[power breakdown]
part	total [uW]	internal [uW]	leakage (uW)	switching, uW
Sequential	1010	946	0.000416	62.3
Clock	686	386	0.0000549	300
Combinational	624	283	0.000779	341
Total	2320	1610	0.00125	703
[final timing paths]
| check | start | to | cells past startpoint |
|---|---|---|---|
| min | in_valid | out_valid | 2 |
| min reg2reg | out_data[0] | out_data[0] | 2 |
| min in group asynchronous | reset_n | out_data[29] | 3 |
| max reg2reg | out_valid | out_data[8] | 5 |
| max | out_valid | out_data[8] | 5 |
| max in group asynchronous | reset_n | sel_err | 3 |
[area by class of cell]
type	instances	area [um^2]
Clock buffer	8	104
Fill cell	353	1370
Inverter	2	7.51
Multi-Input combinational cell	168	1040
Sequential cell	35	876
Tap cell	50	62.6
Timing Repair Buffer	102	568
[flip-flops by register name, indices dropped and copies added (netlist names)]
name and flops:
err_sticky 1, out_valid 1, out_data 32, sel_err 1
--- config.mk ---
export PLATFORM = sky130hd
export DESIGN_NAME = seq_det_ctrl
export DESIGN_NICKNAME = d
export VERILOG_FILES = /design/src/rtl/seq_det_ctrl.sv
export SDC_FILE = /design/constraint.sdc
export NUM_CORES = 1
export LEC_CHECK = 0
export CELL_PAD_IN_SITES_DETAIL_PLACEMENT = 0
export CELL_PAD_IN_SITES_GLOBAL_PLACEMENT = 1
export CORE_MARGIN = 4
export CORE_UTILIZATION = 35
export DETAILED_ROUTE_END_ITERATION = 10
export PLACE_DENSITY = 0.69
export REMOVE_ABC_BUFFERS = 1
export SETUP_SLACK_MARGIN = 0.3
export SYNTH_ARGS = -nofsm -noshare
export SYNTH_HDL_FRONTEND = slang
export SYNTH_SLANG_ARGS = --single-unit
--- constraint.sdc ---
create_clock -name clk -period 2.63 [get_ports clk]
set_clock_uncertainty 0.1 [all_clocks]
set_input_delay 0.263 -clock clk [delete_from_list [all_inputs] [get_ports clk]]
set_output_delay 0.263 -clock clk [all_outputs]
set_load 0.02 [all_outputs]
--- src/rtl/seq_det_ctrl.sv ---
// seq_det_ctrl: frame controller for a serial sequence detector.
// Accepts parallel words over valid/ready, clears the detector at frame
// start, shifts words MSB-first onto det_x and counts det_z pulses over the
// frame, reporting the count at frame end.
// Build option: define SEQ_DET_CTRL_SAT_EN to saturate the match counter
// instead of letting it wrap.
//
// state    | meaning
// ---------+-----------------------------------------------------------
// S_IDLE   | waiting for the first word of a frame, in_ready high
// S_CLR    | one-cycle det_rst pulse, accumulator cleared, frame opened
// S_SHIFT  | serialising the current word MSB-first onto det_x
// S_GAP    | producer stalled mid-frame, feeding 0 bits, underrun high
// S_DRAIN  | DET_LAT zero bits so the last z pulses can arrive
// S_REPORT | match_cnt updated, cnt_valid high, frame closed
module seq_det_ctrl #(
  parameter int DATA_W  = 8,
  parameter int CNT_W   = 8,
  parameter int DET_LAT = 1
) (
  input  logic              clk,
  input  logic              reset,
  input  logic              in_valid,
  input  logic [DATA_W-1:0] in_data,
  input  logic              in_last,
  output logic              in_ready,
  output logic              det_x,
  output logic              det_rst,
  input  logic              det_z,
  output logic [CNT_W-1:0]  match_cnt,
  output logic              cnt_valid,
  output logic              underrun,
  output logic              busy
);

  localparam int BIT_W = (DATA_W > 1) ? $clog2(DATA_W) : 1;
  localparam int DRN_W = (DET_LAT > 1) ? $clog2(DET_LAT) : 1;

  typedef enum logic [2:0] {
    S_IDLE,
    S_CLR,
    S_SHIFT,
    S_GAP,
    S_DRAIN,
    S_REPORT
  } state_t;

  state_t             state, state_nxt;
  logic [DATA_W-1:0]  sreg, sreg_nxt;
  logic [BIT_W-1:0]   bitcnt, bitcnt_nxt;
  logic               last_q, last_nxt;
  logic [DRN_W-1:0]   drncnt, drncnt_nxt;
  logic [CNT_W-1:0]   acc, acc_nxt, acc_inc;
  logic               frame_open, frame_open_nxt;
  logic               ready_raw;
  logic               count_en;

  // in_ready is forced low while the reset is held
  assign in_ready = ready_raw & reset;
  assign busy     = (state != S_IDLE);

  // z is only meaningful while bits of an open frame are on the detector
  assign count_en = frame_open && det_z &&
                    ((state == S_SHIFT) || (state == S_GAP) || (state == S_DRAIN));

  // accumulator increment, wrapping or saturating depending on the build
  always_comb begin
`ifdef SEQ_DET_CTRL_SAT_EN
    acc_inc = (&acc) ? acc : acc + CNT_W'(1);
`else
    acc_inc = acc + CNT_W'(1);
`endif
  end

  // next-state and combinational outputs
  always_comb begin
    state_nxt      = state;
    sreg_nxt       = sreg;
    bitcnt_nxt     = bitcnt;
    last_nxt       = last_q;
    drncnt_nxt     = drncnt;
    frame_open_nxt = frame_open;
    acc_nxt        = acc;
    ready_raw      = 1'b0;
    det_rst        = 1'b0;
    underrun       = 1'b0;
    case (state)
      S_IDLE: begin
        ready_raw = 1'b1;
        if (in_valid) begin
          sreg_nxt   = in_data;
          last_nxt   = in_last;
          bitcnt_nxt = BIT_W'(DATA_W - 1);
          state_nxt  = S_CLR;
        end
      end
      S_CLR: begin
        det_rst        = 1'b1;
        acc_nxt        = '0;
        frame_open_nxt = 1'b1;
        state_nxt      = S_SHIFT;
      end
      S_SHIFT: begin
        ready_raw = (bitcnt == '0) && !last_q;
        if (bitcnt != '0) begin
          sreg_nxt   = sreg << 1;
          bitcnt_nxt = bitcnt - 1'b1;
        end else if (last_q) begin
          drncnt_nxt = DRN_W'(DET_LAT - 1);
          state_nxt  = S_DRAIN;
        end else if (in_valid) begin
          sreg_nxt   = in_data;
          last_nxt   = in_last;
          bitcnt_nxt = BIT_W'(DATA_W - 1);
        end else begin
          state_nxt = S_GAP;
        end
      end
      S_GAP: begin
        underrun  = 1'b1;
        ready_raw = 1'b1;
        if (in_valid) begin
          sreg_nxt   = in_data;
          last_nxt   = in_last;
          bitcnt_nxt = BIT_W'(DATA_W - 1);
          state_nxt  = S_SHIFT;
        end
      end
      S_DRAIN: begin
        if (drncnt == '0) begin
          state_nxt = S_REPORT;
        end else begin
          drncnt_nxt = drncnt - 1'b1;
        end
      end
      S_REPORT: begin
        frame_open_nxt = 1'b0;
        state_nxt      = S_IDLE;
      end
      default: begin
        state_nxt = S_IDLE;
      end
    endcase
    if (count_en) begin
      acc_nxt = acc_inc;
    end
  end

  // state, datapath and registered outputs
  always_ff @(posedge clk or negedge reset) begin
    if (!reset) begin
      state      <= S_IDLE;
      sreg       <= '0;
      bitcnt     <= '0;
      last_q     <= 1'b0;
      drncnt     <= '0;
      acc        <= '0;
      frame_open <= 1'b0;
      det_x      <= 1'b0;
      match_cnt  <= '0;
      cnt_valid  <= 1'b0;
    end else begin
      state      <= state_nxt;
      sreg       <= sreg_nxt;
      bitcnt     <= bitcnt_nxt;
      last_q     <= last_nxt;
      drncnt     <= drncnt_nxt;
      acc        <= acc_nxt;
      frame_open <= frame_open_nxt;
      // det_x presents the bit belonging to the state being entered
      det_x      <= (state_nxt == S_SHIFT) ? sreg_nxt[DATA_W-1] : 1'b0;
      // acc_nxt already holds a z sampled in the final DRAIN cycle
      cnt_valid  <= (state_nxt == S_REPORT);
      if (state_nxt == S_REPORT) begin
        match_cnt <= acc_nxt;
      end
    end
  end

endmodule

Word level (Yosys, flattened, before mapping) --
Cells that the tools add are included.
Word-level totals: input bits 13, bits in registers 35, output and inout bits 14
Cells by class: equality and inequality tests 11, reduce and logical (&&, ||, !) cells 17, bitwise gates (word level) 1, add/sub/neg operators 3, multiplexer cells 31
Operator list (count):
- $mux W8 | 5
- $mux W3 | 9
- $pmux W8 S2 | 1
- $pmux W3 S5 | 1
- $mux W1 | 10
- $eq A3 B2 Y1 const B | 3
- $eq A3 B3 Y1 const B | 3
- $add A8 B1 Y8 const B | 1
- $pmux W1 S2 | 4
- $logic_not A3 Y1 | 2
- $pmux W3 S2 | 1
- $reduce_and A3 Y1 | 2
- $reduce_bool A2 Y1 | 3
- $reduce_bool A3 Y1 | 2
- $ne A2 B2 Y1 const B | 2
- $eq A3 B1 Y1 const B | 1
- $logic_and A1 B1 Y1 | 3
- $ne A3 B2 Y1 const B | 1
- $sub A3 B1 Y3 const B | 1
- $logic_or A1 B1 Y1 | 2
- $ne A2 B1 Y1 const B | 1
- $reduce_and A2 Y1 | 1
- $reduce_or A2 Y1 | 1
- $and A1 B1 Y1 | 1
- 2 further kinds | 2

Logic depth before layout (Yosys ltp) --
Gate-level depths: netlist of the first run.
word-level depth 6, gate-level depth with buffers 6, gate-level depth less buffers 6

Worst setup path before layout of the first run --
OpenSTA, ideal clock, no wires.
kind register to output, from register bitcnt[0], to output in_ready, setup slack 694 ps, data required time 2267 ps, buffers on the path 0, arrival time 1573 ps, stages on the path, launching flop included 6, cell sequence dfrtp_1 inv_1 ha_1 nor3b_1 o21ai_0 nor3b_1
Between the ends: word-level cells in the longest chain between the ends 4
RTL lines:
- from (decl) | RTL line 50 | logic [BIT_W-1:0] bitcnt, bitcnt_nxt;
- from (signal assigned) | RTL line 165 | bitcnt <= bitcnt_nxt;
- $logic_not A3 Y1 | RTL line 104 | ready_raw = (bitcnt == '0) && !last_q;
- $logic_and A1 B1 Y1 | RTL line 104
- $pmux W1 S2 | RTL line 87 | case (state)
- $and A1 B1 Y1 | RTL line 59 | assign in_ready = ready_raw & reset;
- to (decl) | RTL line 26 | output logic in_ready,
Every way passes these cells.

Final worst setup path of the first run --
from register state[2], to output busy
Between the ends: word-level cells in the longest chain between the ends 1
RTL lines:
- from (decl) | RTL line 48 | state_t state, state_nxt;
- from (signal assigned) | RTL line 163 | state <= state_nxt;
- $reduce_bool A3 Y1 | RTL line 60 | assign busy = (state != S_IDLE);
- to (decl) | RTL line 33 | output logic busy
Every way passes these cells.

==> Implementation_results.wiki, run 1 <==
{| class="wikitable"
! Metric !! Value
|-
| Reg power frac || 40.4%
|-
| Total half-perimeter wirelength after legalization and detailed placement || 2660 microns
|-
| Time the final worst path needs with I/O delays and setup || 2230 ps
|-
| Netlist area before placement || 1800 sq um
|-
| # fillers || 467
|-
| Seq/Total Area, Yosys || 47.3%
|-
| Internal power of the cells || 1.39 mW
|-
| Worst hold-check path type || input port to asynchronous set/reset pin
|-
| Total core area || 4850 sq um
|-
| GP Congestion || 0.789
|-
| # Max-Cap Violations || 0
|-
| Setup TNS Final || 0 ps
|-
| Number of clock sinks || 34
|-
| Crit path max-delay family || buffers and inverters
|-
| Chip Width || 79.7 microns
|-
| Worst-case clock buffer depth || 2
|-
| Overall global routing resource usage || 12.5%
|-
| Total placed cells including tap cells || 267
|-
| Initial core utilization || 37.1%
|-
| Warnings, synthesis || 0
|-
| I/O pin cnt || 27
|-
| Final clock period utilization by the worst path || 84.9%
|-
| Overall routed net length || 3670 microns
|-
| Residual DRC count || 0
|-
| Worst path max stage delay || 550 ps
|-
| Final-layout worst hold slack || 338 ps
|-
| Endpoint arrival time on the critical path || 1870 ps
|-
| Layout-stage area growth over the synthesis result || 28.1%
|-
| Post-CTS Hold Buffers || 0
|-
| Worst path cell trace || buf_4 > or3_1 > clkdlybuf4s50_1
|-
| Setup repair after global routing missed its margin || no
|-
| Total number of H-tree levels || 2
|-
| Number of standard cells after synthesis || 180
|-
| Synthesized area per cell || 10.0 sq um
|-
| Number of antenna repair diodes || 0
|-
| Count of cell types in the netlist || 42
|-
| Highest fanout seen on the critical path || 10
|-
| Highest attainable clock frequency || 448 MHz
|-
| Worst-case vdd ir drop || 0.352 mV
|-
| Die outline area || 6360 sq um
|-
| Global-route wire length before repair || 6200 microns
|-
| Clock latency of the later-clocked register in the worst-skew pair || 290 ps
|-
| Antenna violations before repair || 0
|-
| Final critical-path setup slack || 397 ps
|-
| Pre-CTS setup slack || 281 ps
|-
| Number of port buffers || 26
|-
| Total via count in the routed design || 1,377
|-
| Clock network fraction of total power || 29.1%
|-
| Root buffer cell || clkbuf_8
|-
| Relative contribution of combinational cells to total power || 30.5%
|-
| Y dimension of the die || 79.7 microns
|-
| Detailed router's first-iteration violation count || 39
|-
| Switching Fraction || 32.1%
|-
| Transition at the pin with the smallest max-transition slack || 636 ps
|-
| Finish-stage setup viols || 0
|-
| Remaining antenna violation count || 0
|-
| Startpoint type of the worst setup path || flop
|-
| Setup CP Type || flop to primary output
|-
| Number of detailed-route iterations in the first pass || 4
|-
| Switching power of the nets || 656 uW
|-
| TritonCTS clock tree || yes
|-
| Row count || 25
|-
| Wire length per cell || 13.1 microns
|-
| Remaining global-route overflow || 0
|-
| Run status || completed
|-
| Routed vias/inst || 4.90
|-
| Final instance count without filler cells || 281
|-
| Number of synthesized register bits || 34
|-
| Crit end category || primary output
|-
| Largest net degree at the start of global routing || 35
|-
| Number of endpoints with negative hold slack in the final report || 0
|-
| Leakage power of the design || 1.06 nW
|-
| Final layout net count || 229
|-
| Proportion of layout cells with a drive suffix above 1 || 12.6%
|-
| Cell Pwr Density || 886 nW/um^2
|-
| Required time of the critical path || 2270 ps
|-
| Max Transition Viols Final || 0
|-
| Crit path max-delay cell type || clkdlybuf4s50_1
|-
| Relative max-transition margin || 57.6%
|-
| CTS buffer count || 5
|-
| Vias in the first global route || 1,327
|-
| Clock transition at path regs || 80 ps
|-
| Power consumption || 2.04 mW
|-
| Number of buffer and inverter instances along the worst setup path || 2
|}
## final cells by class
type	instances	area, sq um	area share [%]
clock buffers	6	82.6	3.58
clock inverters	2	60.1	2.60
inverters	6	22.5	0.976
multi-input cells	130	876	38.0
flip-flops and latches	34	852	36.9
well taps	67	83.8	3.63
repair buffers	36	330	14.3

------------------------------------------------

Out of the preceding entries, pull every line containing the string "busy".

Exercise answer -
  output logic              busy
  assign busy     = (state != S_IDLE);
from register state[2], to output busy
- $reduce_bool A3 Y1 | RTL line 60 | assign busy = (state != S_IDLE);
- to (decl) | RTL line 33 | output logic busy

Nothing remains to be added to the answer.